Ketogenic diets are a very effective tool for weight loss. Interestingly, even in this calorically controlled study, the men lost an average of five pounds, half of which was lean muscle and half body-fat.

2)    Strength

Hand-grip strength was tested over the 6-weeks and it rose marginally by 2.5% during the month and half, although the results are not statistically significant.

3)    Endurance Capacity

Cycle endurance exercise capacity was compromised in the men, falling by 2.4% over the course of the study. While this effect is minimal in a recreational exerciser, it can be a game-changer for professional or elite athletes. It can take up to six months (sometimes even a year) to fully regain your performance after adopting a keto diet.

4)    Peak Power

Like endurance capacity, peak power cycling also declined in the subjects by an average of 4.1%. This is a common finding in new “keto athletes”, you lose some horse power in your top gear.

5)    Blood Lipid Changes

Total and LDL cholesterol levels increased by 4.7 and 10.7%, respectively in the men, whereas there were no changes in triglycerides or HDL cholesterol.

6)    Glucose & Insulin

Not surprisingly, blood sugar levels dropped by 3.0% in men and fasting insulin levels by 22.2%. The insulin reduction is quite impressive, considering these were healthy men, and reinforces the evidence that supports the ketogenic diet being the biggest “metabolic hammer” to lower insulin levels.

7)    IGF-1

Insulin like growth factor (IGF-1) is a powerful anabolic hormone and is commonly dramatically elevated in overweight, obese and diabetic subjects, contributing strongly to the disease progression. The keto diet could drop IGF-1 levels by 20.2 % in these healthy middle-aged men.
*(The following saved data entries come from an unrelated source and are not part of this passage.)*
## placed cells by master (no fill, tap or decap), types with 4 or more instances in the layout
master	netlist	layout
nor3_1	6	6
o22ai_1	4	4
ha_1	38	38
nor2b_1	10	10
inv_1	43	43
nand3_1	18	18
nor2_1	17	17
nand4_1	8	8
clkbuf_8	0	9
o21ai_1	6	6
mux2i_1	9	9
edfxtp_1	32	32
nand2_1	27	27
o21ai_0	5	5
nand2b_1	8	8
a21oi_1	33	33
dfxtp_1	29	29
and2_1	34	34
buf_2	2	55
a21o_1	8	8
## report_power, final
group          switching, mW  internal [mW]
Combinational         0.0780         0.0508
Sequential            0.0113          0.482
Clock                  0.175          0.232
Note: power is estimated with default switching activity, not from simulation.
===== src/rtl/ptx_index_status.sv =====
// timing domain/version filter, unit index pointer and trigger status bank
//
// Summary of operation
// - hold 4-bit version, reset two, capture matches
// - drop messages whose version differs
// - 8-bit domain, reset zero, capture on match
// - domain ignored while domain checking off
// - bit 4 enables domain check, mismatch drops
// - indexed range accesses selected units
// - one index bit selects timestamp unit
// - 2-bit trigger index, code 11 unused
// - late event with notify sets sticky error
// - error clears on enable falling or W1C
// - trigger output with notify sets done
// - writing one clears done, zero keeps
`timescale 1ns/1ps
`include "ptx_cfg.svh"
module ptx_index_status (
  // clock and reset
  input  wire logic                 clk,
  input  wire logic                 rst,
  // management register access
  input  wire logic                 regWr,
  input  wire logic                 regRd,
  input  wire logic [15:0]          regAddr,
  input  wire logic [31:0]          regWrData,
  output logic      [31:0]          regRdData,
  output logic                      regRdValid,
  // indexed window routing
  output logic                      winHit,
  output logic                      stampUnitSelect,
  output logic      [1:0]           fireUnitSelect,
  // trigger unit events
  input  wire logic [2:0]           fireLate,
  input  wire logic [2:0]           fireGenerated,
  input  wire logic [2:0]           fireNotifyEnable,
  input  wire logic [2:0]           fireEnableFall,
  output logic                      trigIrq,
  // received message check
  input  ptx_pkg::ptx_msg_t         rxMsg,
  output ptx_pkg::ptx_verdict_t     rxVerdict
);

  ptx_pkg::ptx_state_t st;
  ptx_pkg::ptx_state_t next_st;

  // address decode shared by read and write paths
  function automatic logic isAddr(input logic [15:0] a, input logic [15:0] ofs);
    isAddr = (a[15:2] == ofs[15:2]);
  endfunction : isAddr

  // window decode for the indexed unit registers
  assign winHit = (regWr | regRd) && (regAddr >= `PTX_WIN_LO) &&
                  (regAddr <= `PTX_WIN_HI);
  assign stampUnitSelect = st.stampSel;
  assign fireUnitSelect  = st.fireSel;
  assign regRdData  = st.rdData;
  assign regRdValid = st.rdValid;
  assign trigIrq    = |{st.trigErr, st.trigDone};

  // message filter on received timing messages
  always_comb begin
    logic verOk;
    logic domOk;
    verOk = (rxMsg.version == st.version);
    domOk = !st.domChk || (rxMsg.domain == st.domain);
    rxVerdict.capture = rxMsg.valid && verOk && domOk;
    rxVerdict.toHost  = rxMsg.valid && verOk && domOk;
    rxVerdict.drop    = rxMsg.valid && !(verOk && domOk);
  end

  // register writes, sticky status and read mux
  always_comb begin
    logic [2:0] errW1c;
    logic [2:0] doneW1c;
    next_st = st;
    errW1c  = 3'h0;
    doneW1c = 3'h0;
    if (regWr && isAddr(regAddr, `PTX_OFS_DOMVER)) begin
      next_st.version = regWrData[`PTX_VER_LSB +: 4];
      next_st.domain  = regWrData[7:0];
    end
    if (regWr && isAddr(regAddr, `PTX_OFS_MSGCFG)) begin
      next_st.domChk = regWrData[`PTX_DOMCHK_BIT];
    end
    if (regWr && isAddr(regAddr, `PTX_OFS_UNITIDX)) begin
      next_st.stampSel = regWrData[`PTX_STAMP_BIT];
      next_st.fireSel  = regWrData[1:0];
    end
    if (regWr && isAddr(regAddr, `PTX_OFS_TRIGSTAT)) begin
      errW1c  = regWrData[`PTX_ERR_LSB +: 3];
      doneW1c = regWrData[2:0];
    end
    // set wins over clear
    next_st.trigErr  = (st.trigErr & ~errW1c & ~fireEnableFall) |
                       (fireLate & fireNotifyEnable);
    next_st.trigDone = (st.trigDone & ~doneW1c) |
                       (fireGenerated & fireNotifyEnable);
    next_st.rdValid = regRd;
    next_st.rdData  = 32'h0;
    if (regRd) begin
      if (isAddr(regAddr, `PTX_OFS_DOMVER))
        next_st.rdData = {20'h0, st.version, st.domain};
      else if (isAddr(regAddr, `PTX_OFS_MSGCFG))
        next_st.rdData = {27'h0, st.domChk, 4'h0};
      else if (isAddr(regAddr, `PTX_OFS_UNITIDX))
        next_st.rdData = {23'h0, st.stampSel, 6'h0, st.fireSel};
      else if (isAddr(regAddr, `PTX_OFS_TRIGSTAT))
        next_st.rdData = {13'h0, st.trigErr, 13'h0, st.trigDone};
    end
  end

  // state register
  always_ff @(posedge clk or posedge rst) begin
    if (rst) begin
      st          <= '0;
      st.version  <= `PTX_VER_RST;
      st.domain   <= `PTX_DOM_RST;
    end else begin
      st <= next_st;
    end
  end

  // filter values must be back at their defaults on the first edge after reset
  verRst_a: assert property (@(posedge clk)
    $fell(rst) |-> st.version == `PTX_VER_RST && st.domain == `PTX_DOM_RST)
    else $error("filter values wrong after reset");

  // a version mismatch drops the message whatever the domain says
  verDrop_a: assert property (@(posedge clk) disable iff (rst)
    rxMsg.valid && rxMsg.version != st.version |->
    rxVerdict.drop && !rxVerdict.capture && !rxVerdict.toHost)
    else $error("mismatched version not dropped");

  // with checking on, a foreign domain never reaches capture
  domMatch_a: assert property (@(posedge clk) disable iff (rst)
    rxMsg.valid && st.domChk && rxMsg.domain != st.domain |->
    rxVerdict.drop && !rxVerdict.capture)
    else $error("mismatched domain passed");

  // with checking on, a full match goes to the host port
  hostRoute_a: assert property (@(posedge clk) disable iff (rst)
    rxMsg.valid && st.domChk && rxMsg.version == st.version &&
    rxMsg.domain == st.domain |-> rxVerdict.toHost && rxVerdict.capture && !rxVerdict.drop)
    else $error("matching domain not sent to host");

  // with checking off only the version decides
  domIgnore_a: assert property (@(posedge clk) disable iff (rst)
    rxMsg.valid && !st.domChk && rxMsg.version == st.version |->
    rxVerdict.capture && !rxVerdict.drop)
    else $error("domain not ignored");

  // window decode at both ends of the indexed range and just past it
  winLow_a: assert property (@(posedge clk) disable iff (rst)
    (regWr || regRd) && regAddr == `PTX_WIN_LO |-> winHit)
    else $error("window start not decoded");
  winHigh_a: assert property (@(posedge clk) disable iff (rst)
    (regWr || regRd) && regAddr == `PTX_WIN_HI |-> winHit)
    else $error("window end not decoded");
  winOut_a: assert property (@(posedge clk) disable iff (rst)
    (regWr || regRd) && regAddr > `PTX_WIN_HI |-> !winHit)
    else $error("window hit past its end");

  // an index write lands one cycle later on the unit selects
  idxWrite_a: assert property (@(posedge clk) disable iff (rst)
    regWr && regAddr == `PTX_OFS_UNITIDX |=>
    stampUnitSelect == $past(regWrData[`PTX_STAMP_BIT]) &&
    fireUnitSelect == $past(regWrData[1:0]))
    else $error("index write lost");

  // a notified late event raises its error bit and the interrupt
  errSet_a: assert property (@(posedge clk) disable iff (rst)
    (fireLate & fireNotifyEnable) != 3'h0 |=> trigIrq ##0
    ((st.trigErr & $past(fireLate & fireNotifyEnable)) == $past(fireLate & fireNotifyEnable)))
    else $error("error bit not set");

  // a late event without notify leaves a clear error bit clear
  errQuiet_a: assert property (@(posedge clk) disable iff (rst)
    (fireLate & ~fireNotifyEnable & ~st.trigErr) != 3'h0 |=>
    (st.trigErr & $past(fireLate & ~fireNotifyEnable & ~st.trigErr)) == 3'h0)
    else $error("error bit set without notify");

  // enable falling clears the error bit unless a new late event lands with it
  errClr_a: assert property (@(posedge clk) disable iff (rst)
    (fireEnableFall & ~(fireLate & fireNotifyEnable)) != 3'h0 |=>
    (st.trigErr & $past(fireEnableFall & ~(fireLate & fireNotifyEnable))) == 3'h0)
    else $error("error bit not cleared");

  // writing one to an error bit clears it, a same-cycle set still wins
  errW1c_a: assert property (@(posedge clk) disable iff (rst)
    regWr && regAddr == `PTX_OFS_TRIGSTAT &&
    (regWrData[`PTX_ERR_LSB +: 3] & ~(fireLate & fireNotifyEnable)) != 3'h0 |=>
    (st.trigErr & $past(regWrData[`PTX_ERR_LSB +: 3] & ~(fireLate & fireNotifyEnable))) == 3'h0)
    else $error("error bit not cleared by write");

  // a notified trigger output raises its done bit and the interrupt
  doneSet_a: assert property (@(posedge clk) disable iff (rst)
    (fireGenerated & fireNotifyEnable) != 3'h0 |=> trigIrq ##0
    ((st.trigDone & $past(fireGenerated & fireNotifyEnable)) ==
    $past(fireGenerated & fireNotifyEnable)))
    else $error("done bit not set");

  // writing one clears a done bit unless a new output lands in that cycle
  doneClr_a: assert property (@(posedge clk) disable iff (rst)
    regWr && regAddr == `PTX_OFS_TRIGSTAT &&
    (regWrData[2:0] & ~(fireGenerated & fireNotifyEnable)) != 3'h0 |=>
    (st.trigDone & $past(regWrData[2:0] & ~(fireGenerated & fireNotifyEnable))) == 3'h0)
    else $error("done bit not cleared by write");

  // writing zero keeps a standing done bit
  doneKeep_a: assert property (@(posedge clk) disable iff (rst)
    regWr && regAddr == `PTX_OFS_TRIGSTAT |=>
    (st.trigDone & $past(st.trigDone & ~regWrData[2:0])) ==
    $past(st.trigDone & ~regWrData[2:0]))
    else $error("done bit lost on zero write");

  // reserved positions of the status and index words read as zero
  resvRead_a: assert property (@(posedge clk) disable iff (rst)
    regRd && regAddr == `PTX_OFS_TRIGSTAT |=> regRdValid && regRdData[31:19] == 13'h0 &&
    regRdData[15:3] == 13'h0)
    else $error("reserved bits nonzero");
  idxResv_a: assert property (@(posedge clk) disable iff (rst)
    regRd && regAddr == `PTX_OFS_UNITIDX |=> regRdValid && regRdData[31:9] == 23'h0 &&
    regRdData[7:2] == 6'h0)
    else $error("reserved index bits nonzero");

  // main scenarios reached
  doneCov_c: cover property (@(posedge clk) disable iff (rst) $rose(st.trigDone[0]));
  errCov_c: cover property (@(posedge clk) disable iff (rst) $fell(st.trigErr[1]));
  winCov_c: cover property (@(posedge clk) disable iff (rst) winHit && st.stampSel);
  dropCov_c: cover property (@(posedge clk) disable iff (rst) rxVerdict.drop && st.domChk);
  setWin_c: cover property (@(posedge clk) disable iff (rst) regWr &&
    regAddr == `PTX_OFS_TRIGSTAT && (regWrData[2:0] & fireGenerated & fireNotifyEnable) != 3'h0);

endmodule : ptx_index_status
A ketogenic diet can be a powerful tool for many goals. In the general population, it’s great for weight loss and improving blood sugar and insulin levels - key underlying factors to most all chronic diseases – and results in only mildly detrimental impacts on exercise performance. This can often be off-set by simply adhering to a keto diet for a longer period of time. However, in elite or professional athletes engaging in heavily glycolytic sports, the cost of reduction in power and reduced endurance capacity may be too high a price to offset the benefits of a keto approach. Have clarity in your goals and pick the right nutrition “tool” to achieve it!